Les patientes qui conçoivent subiront une échographie pour confirmer la grossesse clinique à 6-7 semaines de gestation. Les données de suivi concernant la confirmation de la grossesse en cours seront obtenues par téléphone. La naissance vivante, y compris les données connexes, sera obtenue par un questionnaire à remplir par le patient et à renvoyer à la clinique de l'investigateur.

Les analyses seront effectuées en intention de traiter (ITT) et selon le protocole (PP), selon le cas. La population ITT est la population de patients randomisée. La population PP est la population des patients subissant une tentative de décongélation.

Les données sources seront des formulaires de déclaration de cas (CRF) sur papier.

• numéro d'identification de l'étude
• date de naissance (patiente)
• âge femme (années)
• âge masculin (ans)
• type de protocole de stimulation (protocole Antagoniste/Agoniste, protocole court/long)
• type de gonadotrophine utilisé (uFSH, rFSH, HMG, mix, Elonva)
• dose totale de gonadotrophines
• type d'insémination ovocytaire (FIV, ICSI)
• Date et heure du déclenchement
• Type et dose de médicament déclencheur
• Date et heure du prélèvement des ovules
• Date de randomisation
• groupe d'étude
• date et heure de la FIV/ICSI
• date et heure du contrôle de fécondation (bilan 2PN)
• nombre d'ovocytes fécondés (ovocytes 2PN)
• raison de la vitrification (surplus vs élective)
• date et heure de vitrification (début/fin)
• durée de la procédure de vitrification (minutes)
• date et heure du réchauffement (début/fin)
• durée de la procédure de réchauffement (minutes)
• nombre d'ovocytes 2PN réchauffés
• nombre d'ovocytes 2PN vitaux
• nombre d'embryons de qualité supérieure au jour 2, au jour 3, au jour 5 et au jour 6 (selon le jour du transfert d'embryons)
• nombre d'embryons transférés
• nombre d'embryons revitrifiés
• résultat du cycle (pas de grossesse, test hCG positif)
• déroulement de la grossesse (avortement, interruption de grossesse, jumeau disparu, etc.)
• Multiplicité (singleton, twin, triplet)
• issue de la grossesse (grossesse clinique, grossesse en cours, naissance vivante)
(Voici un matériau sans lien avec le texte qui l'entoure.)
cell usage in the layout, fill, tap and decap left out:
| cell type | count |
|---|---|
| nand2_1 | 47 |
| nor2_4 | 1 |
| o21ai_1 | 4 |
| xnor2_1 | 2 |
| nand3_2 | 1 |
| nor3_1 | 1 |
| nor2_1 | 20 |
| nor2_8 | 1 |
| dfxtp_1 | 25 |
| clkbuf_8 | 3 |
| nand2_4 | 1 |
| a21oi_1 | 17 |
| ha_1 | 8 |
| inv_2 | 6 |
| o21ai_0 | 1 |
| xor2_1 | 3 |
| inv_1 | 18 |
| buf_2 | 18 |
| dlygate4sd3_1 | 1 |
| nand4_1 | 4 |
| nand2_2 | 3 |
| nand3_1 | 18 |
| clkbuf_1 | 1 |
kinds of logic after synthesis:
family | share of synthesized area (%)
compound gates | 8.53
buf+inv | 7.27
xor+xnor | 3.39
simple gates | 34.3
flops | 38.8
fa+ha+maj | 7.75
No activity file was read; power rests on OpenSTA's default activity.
### src/rtl/plc_timer_bank.sv
`default_nettype none
// +--------------------------------------------------------------------------+
// | Module      : plc_timer_bank                                             |
// | Description : Bank of NUM_TIMERS PLC timers (TON / TOF / RTO) sharing a  |
// |               prescaled time base; rung inputs latched on scan_commit.   |
// |               Define PLC_TIMER_DN_EDGE_EN to add the dn_rise output.     |
// | Revision    : 1.0 - initial release                                      |
// +--------------------------------------------------------------------------+
module plc_timer_bank #(
    parameter int NUM_TIMERS = 4,
    parameter int ACC_W      = 32,
    parameter int TICK_DIV   = 50000,
    parameter int SEL_W      = 2
) (
    input  logic                        clk,
    input  logic                        rst,
    input  logic                        scan_commit,
    input  logic [NUM_TIMERS-1:0]       en,
    input  logic [NUM_TIMERS-1:0]       res,
    input  logic [2*NUM_TIMERS-1:0]     mode,
    input  logic                        pre_wr,
    input  logic [SEL_W-1:0]            pre_sel,
    input  logic [ACC_W-1:0]            pre_data,
    output logic [NUM_TIMERS-1:0]       dn,
    output logic [NUM_TIMERS-1:0]       tt,
    output logic [NUM_TIMERS-1:0]       en_out,
`ifdef PLC_TIMER_DN_EDGE_EN
    output logic [NUM_TIMERS-1:0]       dn_rise,
`endif
    output logic [NUM_TIMERS*ACC_W-1:0] acc
);

    localparam int                  c_PRESC_W   = (TICK_DIV > 1) ? $clog2(TICK_DIV) : 1;
    localparam logic [c_PRESC_W-1:0] c_PRESC_LAST = c_PRESC_W'(TICK_DIV - 1);

    localparam logic [1:0] c_MODE_TON = 2'b00;
    localparam logic [1:0] c_MODE_TOF = 2'b01;
    localparam logic [1:0] c_MODE_RTO = 2'b10;

    logic [c_PRESC_W-1:0]    r_presc;
    logic                    w_tick;
    logic [NUM_TIMERS-1:0]   r_en_q;
    logic [NUM_TIMERS-1:0]   r_res_q;
    logic [2*NUM_TIMERS-1:0] r_mode_q;

    // Free-running time base; tick is the last count of each period.
    always_ff @(posedge clk) begin
        if (rst) begin
            r_presc <= '0;
        end else if (r_presc == c_PRESC_LAST) begin
            r_presc <= '0;
        end else begin
            r_presc <= r_presc + c_PRESC_W'(1);
        end
    end

    assign w_tick = (r_presc == c_PRESC_LAST);

    always_ff @(posedge clk) begin
        if (rst) begin
            r_en_q   <= '0;
            r_res_q  <= '0;
            r_mode_q <= '0;
        end else if (scan_commit) begin
            r_en_q   <= en;
            r_res_q  <= res;
            r_mode_q <= mode;
        end
    end

    assign en_out = r_en_q;

    generate
        for (genvar gi = 0; gi < NUM_TIMERS; gi++) begin : g_ch
            logic [ACC_W-1:0] r_pre;
            logic [ACC_W-1:0] r_acc;
            logic             r_dn;
            logic             r_tt;
            logic [ACC_W-1:0] w_acc_run;
            logic [ACC_W-1:0] w_acc_hold;
            logic [ACC_W-1:0] w_acc_n;
            logic             w_dn_n;
            logic             w_tt_n;
            logic [1:0]       w_mode;

            assign w_mode = r_mode_q[2*gi +: 2];

            // Advance one step per tick while below preset; otherwise sit at
            // preset, which also clamps acc after a preset is lowered.
            assign w_acc_run  = (r_acc < r_pre) ? (r_acc + ACC_W'(w_tick)) : r_pre;
            assign w_acc_hold = (r_acc < r_pre) ? r_acc : r_pre;

            always_comb begin
                w_acc_n = '0;
                w_dn_n  = 1'b0;
                w_tt_n  = 1'b0;
                if (!r_res_q[gi]) begin
                    case (w_mode)
                        c_MODE_TOF: begin
                            if (r_en_q[gi]) begin
                                w_dn_n = 1'b1;
                            end else begin
                                w_acc_n = w_acc_run;
                                w_tt_n  = (w_acc_run < r_pre);
                                w_dn_n  = (w_acc_run < r_pre);
                            end
                        end
                        c_MODE_RTO: begin
                            if (r_en_q[gi]) begin
                                w_acc_n = w_acc_run;
                                w_tt_n  = (w_acc_run < r_pre);
                                w_dn_n  = !(w_acc_run < r_pre);
                            end else begin
                                w_acc_n = w_acc_hold;
                                w_dn_n  = r_dn;
                            end
                        end
                        default: begin
                            if (r_en_q[gi]) begin
                                w_acc_n = w_acc_run;
                                w_tt_n  = (w_acc_run < r_pre);
                                w_dn_n  = !(w_acc_run < r_pre);
                            end
                        end
                    endcase
                end
            end

            always_ff @(posedge clk) begin
                if (rst) begin
                    r_pre <= '0;
                end else if (pre_wr && (32'(pre_sel) == gi)) begin
                    r_pre <= pre_data;
                end
            end

            always_ff @(posedge clk) begin
                if (rst) begin
                    r_acc <= '0;
                    r_dn  <= 1'b0;
                    r_tt  <= 1'b0;
                end else begin
                    r_acc <= w_acc_n;
                    r_dn  <= w_dn_n;
                    r_tt  <= w_tt_n;
                end
            end

`ifdef PLC_TIMER_DN_EDGE_EN
            logic r_dn_rise;

            always_ff @(posedge clk) begin
                if (rst) begin
                    r_dn_rise <= 1'b0;
                end else begin
                    r_dn_rise <= w_dn_n & ~r_dn;
                end
            end

            assign dn_rise[gi] = r_dn_rise;
`endif

            assign acc[gi*ACC_W +: ACC_W] = r_acc;
            assign dn[gi]                 = r_dn;
            assign tt[gi]                 = r_tt;
        end
    endgenerate

endmodule
`default_nettype wire
### config.mk
export PLATFORM = sky130hd
export DESIGN_NAME = plc_timer_bank
export DESIGN_NICKNAME = d
export VERILOG_FILES = /design/src/rtl/plc_timer_bank.sv
export SDC_FILE = /design/constraint.sdc
export NUM_CORES = 1
export LEC_CHECK = 0
export CORE_MARGIN = 5
export CORE_UTILIZATION = 49
export CTS_CLUSTER_DIAMETER = 60
export DETAILED_ROUTE_END_ITERATION = 8
export HOLD_SLACK_MARGIN = 0.06
export PLACE_DENSITY = 0.76
export SYNTH_ARGS = -nofsm -noshare
export SYNTH_HDL_FRONTEND = slang
export SYNTH_SLANG_ARGS = --single-unit
### constraint.sdc
create_clock -name clk -period 11.81 [get_ports clk]
set_input_delay 2.362 -clock clk [delete_from_list [all_inputs] [get_ports clk]]
set_output_delay 2.362 -clock clk [all_outputs]
set_load 0.01 [all_outputs]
Des statistiques descriptives seront réalisées en analysant la médiane, la moyenne, n, l'écart type, les plages et les intervalles de confiance (IC) à 95 %. Les différences entre les bras seront résumées en différence absolue avec un IC à 95 %. Pour le critère de jugement principal, un modèle linéaire sera construit en tenant compte du groupe de traitement, du site d'étude et de la strate de randomisation exclusivement pour la population per protocole.
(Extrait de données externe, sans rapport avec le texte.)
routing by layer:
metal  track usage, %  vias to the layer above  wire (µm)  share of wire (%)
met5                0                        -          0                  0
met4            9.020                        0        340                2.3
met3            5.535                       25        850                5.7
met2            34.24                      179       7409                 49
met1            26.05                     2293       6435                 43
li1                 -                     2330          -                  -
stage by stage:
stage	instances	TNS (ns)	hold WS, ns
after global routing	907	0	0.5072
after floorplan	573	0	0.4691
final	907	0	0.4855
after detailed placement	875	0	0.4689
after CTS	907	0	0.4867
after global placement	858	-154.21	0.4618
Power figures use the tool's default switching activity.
--- src/rtl/cpu_sequencer_if.sv ---
// Instruction/data memory request-acknowledge bundle between sequencer and memories.
interface cpu_sequencer_if;

  logic imem_req;
  logic imem_ack;
  logic dmem_req;
  logic dmem_we;
  logic dmem_ack;

  modport master (
    output imem_req,
    output dmem_req,
    output dmem_we,
    input  imem_ack,
    input  dmem_ack
  );

  modport slave (
    input  imem_req,
    input  dmem_req,
    input  dmem_we,
    output imem_ack,
    output dmem_ack
  );

endinterface
--- config.mk ---
export PLATFORM = sky130hd
export DESIGN_NAME = bcd4d_to_bin_seq
export DESIGN_NICKNAME = d
export VERILOG_FILES = /design/src/rtl/bcd4d_to_bin_seq_pkg.sv /design/src/rtl/bcd4d_to_bin_seq_nibble_adjust.sv /design/src/rtl/bcd4d_to_bin_seq.sv
export SDC_FILE = /design/constraint.sdc
export NUM_CORES = 1
export LEC_CHECK = 0
export BUFFER_PORTS_ARGS = -buffer_cell sky130_fd_sc_hd__buf_2
export CAP_MARGIN = 20
export CORE_MARGIN = 2
export CORE_UTILIZATION = 40
export CTS_CLUSTER_SIZE = 25
export DETAILED_ROUTE_END_ITERATION = 10
export GPL_ROUTABILITY_DRIVEN = 0
export PLACE_DENSITY = 0.62
export SLEW_MARGIN = 20
export SYNTH_ARGS = -nofsm -noshare
export SYNTH_HDL_FRONTEND = slang
export SYNTH_SLANG_ARGS = --single-unit
--- constraint.sdc ---
create_clock -name clk -period 2 [get_ports clk]
set_input_delay 0.1 -clock clk [delete_from_list [all_inputs] [get_ports clk]]
set_output_delay 0.1 -clock clk [all_outputs]
set_load 0.05 [all_outputs]
==> src/rtl/multi_channel_button_conditioner_if.sv <==
// Button conditioner bus: raw buttons and lockout config in, conditioned pulses/levels out.
interface multi_channel_button_conditioner_if #(
    parameter int unsigned N_CH   = 4,
    parameter int unsigned TICK_W = 8
);
    logic [N_CH-1:0]   btn;
    logic [TICK_W-1:0] lock_ticks;
    logic              clear;
    logic [N_CH-1:0]   press_pulse;
    logic [N_CH-1:0]   level;
    logic [N_CH-1:0]   state;
    logic [N_CH-1:0]   long_pulse;

    modport master (
        output btn, lock_ticks, clear,
        input  press_pulse, level, state, long_pulse
    );

    modport slave (
        input  btn, lock_ticks, clear,
        output press_pulse, level, state, long_pulse
    );
endinterface

==> src/rtl/multi_channel_button_conditioner.sv <==
// N-channel pushbutton conditioner: 2-FF sync, tick-timed press/release lockout, pulse/level/toggle.
// Optional long-hold detection is enabled by defining BTN_LONG_PRESS_EN.
module multi_channel_button_conditioner #(
    parameter int unsigned N_CH       = 4,
    parameter int unsigned PRESCALE   = 1000000,
    parameter int unsigned TICK_W     = 8,
    parameter int unsigned LONG_TICKS = 50
) (
    input logic                               clk_ms,
    input logic                               reset,
    multi_channel_button_conditioner_if.slave bus
);
    localparam int unsigned PW = (PRESCALE > 1) ? $clog2(PRESCALE) : 1;

    typedef enum logic [1:0] {StIdle, StPressLock, StHeld, StRelLock} ch_state_e;

    if (PRESCALE < 1 || LONG_TICKS < 1 || LONG_TICKS >= (1 << TICK_W)) begin : g_param_check
        $error("multi_channel_button_conditioner: invalid PRESCALE/LONG_TICKS/TICK_W");
    end

    logic [N_CH-1:0]   sync1_q;
    logic [N_CH-1:0]   s_q;
    logic [PW-1:0]     presc_q;
    logic              tick;
    logic [TICK_W-1:0] lock_len;
    ch_state_e         st_q    [N_CH];
    logic [TICK_W-1:0] cnt_q   [N_CH];
    logic [TICK_W:0]   cnt_inc [N_CH];
    logic [N_CH-1:0]   lock_done;
    logic [N_CH-1:0]   accept;
    logic [N_CH-1:0]   press_q;
    logic [N_CH-1:0]   level_q;
    logic [N_CH-1:0]   state_q;

    assign tick     = (presc_q == PW'(PRESCALE - 1));
    assign lock_len = (bus.lock_ticks == '0) ? TICK_W'(1) : bus.lock_ticks;

    // One extra bit so the live compare against a shrunk lock_ticks cannot overflow.
    always_comb begin
        for (int i = 0; i < int'(N_CH); i++) begin
            cnt_inc[i]   = {1'b0, cnt_q[i]} + {{TICK_W{1'b0}}, tick};
            lock_done[i] = (cnt_inc[i] >= {1'b0, lock_len});
            accept[i]    = (st_q[i] == StIdle) && s_q[i];
        end
    end

    always_ff @(posedge clk_ms or posedge reset) begin
        if (reset) begin
            sync1_q <= '0;
            s_q     <= '0;
            presc_q <= '0;
        end else begin
            sync1_q <= bus.btn;
            s_q     <= sync1_q;
            presc_q <= tick ? '0 : presc_q + 1'b1;
        end
    end

    always_ff @(posedge clk_ms or posedge reset) begin
        if (reset) begin
            press_q <= '0;
            level_q <= '0;
            state_q <= '0;
            for (int i = 0; i < int'(N_CH); i++) begin
                st_q[i]  <= StIdle;
                cnt_q[i] <= '0;
            end
        end else begin
            press_q <= accept;
            // A coincident clear overrides the toggle of an accepted press.
            state_q <= bus.clear ? '0 : (state_q ^ accept);
            for (int i = 0; i < int'(N_CH); i++) begin
                unique case (st_q[i])
                    StIdle: begin
                        if (s_q[i]) begin
                            st_q[i]    <= StPressLock;
                            cnt_q[i]   <= '0;
                            level_q[i] <= 1'b1;
                        end
                    end
                    StPressLock: begin
                        if (lock_done[i]) begin
                            cnt_q[i] <= '0;
                            if (s_q[i]) begin
                                st_q[i] <= StHeld;
                            end else begin
                                st_q[i]    <= StRelLock;
                                level_q[i] <= 1'b0;
                            end
                        end else begin
                            cnt_q[i] <= cnt_inc[i][TICK_W-1:0];
                        end
                    end
                    StHeld: begin
                        if (!s_q[i]) begin
                            st_q[i]    <= StRelLock;
                            cnt_q[i]   <= '0;
                            level_q[i] <= 1'b0;
                        end
                    end
                    StRelLock: begin
                        if (lock_done[i]) begin
                            st_q[i]  <= StIdle;
                            cnt_q[i] <= '0;
                        end else begin
                            cnt_q[i] <= cnt_inc[i][TICK_W-1:0];
                        end
                    end
                    default: begin
                        st_q[i]    <= StIdle;
                        cnt_q[i]   <= '0;
                        level_q[i] <= 1'b0;
                    end
                endcase
            end
        end
    end

    assign bus.press_pulse = press_q;
    assign bus.level       = level_q;
    assign bus.state       = state_q;

`ifdef BTN_LONG_PRESS_EN
    logic [TICK_W-1:0] hold_q [N_CH];
    logic [N_CH-1:0]   long_q;

    // Saturates at LONG_TICKS, so the pulse can fire only once per press.
    always_ff @(posedge clk_ms or posedge reset) begin
        if (reset) begin
            long_q <= '0;
            for (int i = 0; i < int'(N_CH); i++) begin
                hold_q[i] <= '0;
            end
        end else begin
            long_q <= '0;
            for (int i = 0; i < int'(N_CH); i++) begin
                if (accept[i]) begin
                    hold_q[i] <= '0;
                end else if (tick && level_q[i] && (hold_q[i] < TICK_W'(LONG_TICKS))) begin
                    hold_q[i] <= hold_q[i] + 1'b1;
                    if ((hold_q[i] + 1'b1) == TICK_W'(LONG_TICKS)) begin
                        long_q[i] <= 1'b1;
                    end
                end
            end
        end
    end

    assign bus.long_pulse = long_q;
`else
    assign bus.long_pulse = '0;
`endif
endmodule
### config.mk
export PLATFORM = sky130hd
export DESIGN_NAME = solenoid_pulser
export DESIGN_NICKNAME = d
export VERILOG_FILES = /design/src/rtl/solenoid_pulser.sv
export SDC_FILE = /design/constraint.sdc
export NUM_CORES = 1
export LEC_CHECK = 0
export CAP_MARGIN = 5
export CORE_ASPECT_RATIO = 1.75
export CORE_UTILIZATION = 50
export CTS_CLUSTER_SIZE = 30
export DETAILED_ROUTE_END_ITERATION = 6
export PLACE_DENSITY = 0.69
export SYNTH_ARGS = -nofsm -noshare
export SYNTH_HDL_FRONTEND = slang
export SYNTH_SLANG_ARGS = --single-unit
### constraint.sdc
create_clock -name CLK50M -period 3.63 [get_ports CLK50M]
set_input_delay 0.5445 -clock CLK50M [delete_from_list [all_inputs] [get_ports CLK50M]]
set_output_delay 0.5445 -clock CLK50M [all_outputs]
set_load 0.01 [all_outputs]
===== src/rtl/regfile_renamed.sv =====
// regfile_renamed: architectural register file with per-register busy bit
// and ROB tag for an out-of-order core.
//
// Dispatch marks a destination busy with its ROB tag. Commit always writes
// the data, but releases busy/tag only when the committing tag still owns
// the register. A flush drops all rename state while keeping committed data.
// Register 0 is hardwired to zero and never becomes busy.
//
// Optional feature macro: REGFILE_BYPASS_EN
//   defined   : a read of the register being committed this cycle returns
//               the commit data, with busy/tag showing the release if the
//               commit owns the register.
//   undefined : reads show stored state only; a commit is visible next cycle.
module regfile_renamed #(
  parameter int XLEN  = 32,
  parameter int NREG  = 32,
  parameter int TAG_W = 4,
  parameter int NRD   = 2,
  localparam int AW   = $clog2(NREG)
) (
  input  logic                  clk,
  input  logic                  rst,
  input  logic [NRD*AW-1:0]     rd_addr,
  output logic [NRD*XLEN-1:0]   rd_data,
  output logic [NRD-1:0]        rd_busy,
  output logic [NRD*TAG_W-1:0]  rd_tag,
  input  logic                  iss_en,
  input  logic [AW-1:0]         iss_addr,
  input  logic [TAG_W-1:0]      iss_tag,
  input  logic                  cmt_en,
  input  logic [AW-1:0]         cmt_addr,
  input  logic [TAG_W-1:0]      cmt_tag,
  input  logic [XLEN-1:0]       cmt_data,
  input  logic                  flush
);

  logic [XLEN-1:0]  data_q [NREG];
  logic [TAG_W-1:0] tag_q  [NREG];
  logic [NREG-1:0]  busy_q;

  // Register state update: commit data, then issue/flush/commit ownership.
  // Issue is checked before the commit release so a same-cycle issue to the
  // committed register keeps ownership for the new writer.
  always_ff @(posedge clk or posedge rst) begin
    if (rst) begin
      busy_q <= '0;
      for (int i = 0; i < NREG; i++) begin
        data_q[i] <= '0;
        tag_q[i]  <= '0;
      end
    end else begin
      for (int i = 1; i < NREG; i++) begin
        if (cmt_en && (cmt_addr == AW'(i))) begin
          data_q[i] <= cmt_data;
        end
        if (flush) begin
          busy_q[i] <= 1'b0;
          tag_q[i]  <= '0;
        end else if (iss_en && (iss_addr == AW'(i))) begin
          busy_q[i] <= 1'b1;
          tag_q[i]  <= iss_tag;
        end else if (cmt_en && (cmt_addr == AW'(i)) &&
                     busy_q[i] && (tag_q[i] == cmt_tag)) begin
          busy_q[i] <= 1'b0;
          tag_q[i]  <= '0;
        end
      end
    end
  end

  for (genvar k = 0; k < NRD; k++) begin : g_rd
    logic [AW-1:0]    addr;
    logic [XLEN-1:0]  port_data;
    logic             port_busy;
    logic [TAG_W-1:0] port_tag;

    assign addr = rd_addr[k*AW +: AW];

    // Combinational read of one port; register 0 and reset force zeros.
    always_comb begin
      port_data = '0;
      port_busy = 1'b0;
      port_tag  = '0;
      if (!rst && (addr != '0)) begin
        port_data = data_q[addr];
        port_busy = busy_q[addr];
        port_tag  = tag_q[addr];
`ifdef REGFILE_BYPASS_EN
        if (cmt_en && (cmt_addr == addr)) begin
          port_data = cmt_data;
          if (busy_q[addr] && (tag_q[addr] == cmt_tag)) begin
            port_busy = 1'b0;
            port_tag  = '0;
          end
        end
`endif
      end
    end

    assign rd_data[k*XLEN +: XLEN]   = port_data;
    assign rd_busy[k]                = port_busy;
    assign rd_tag[k*TAG_W +: TAG_W]  = port_tag;
  end

endmodule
Pour les résultats secondaires, des analyses ITT et/ou PP seront effectuées. Aucune correction de multiplicité n'est prévue. Des tests paramétriques et non paramétriques seront utilisés pour les variables normalement distribuées et non normalement distribuées, respectivement, afin de comparer les résultats secondaires entre les groupes.

Les données du patient seront saisies dans une base de données informatique de manière pseudonymisée. La gestion et l'analyse des données seront effectuées par le chercheur principal.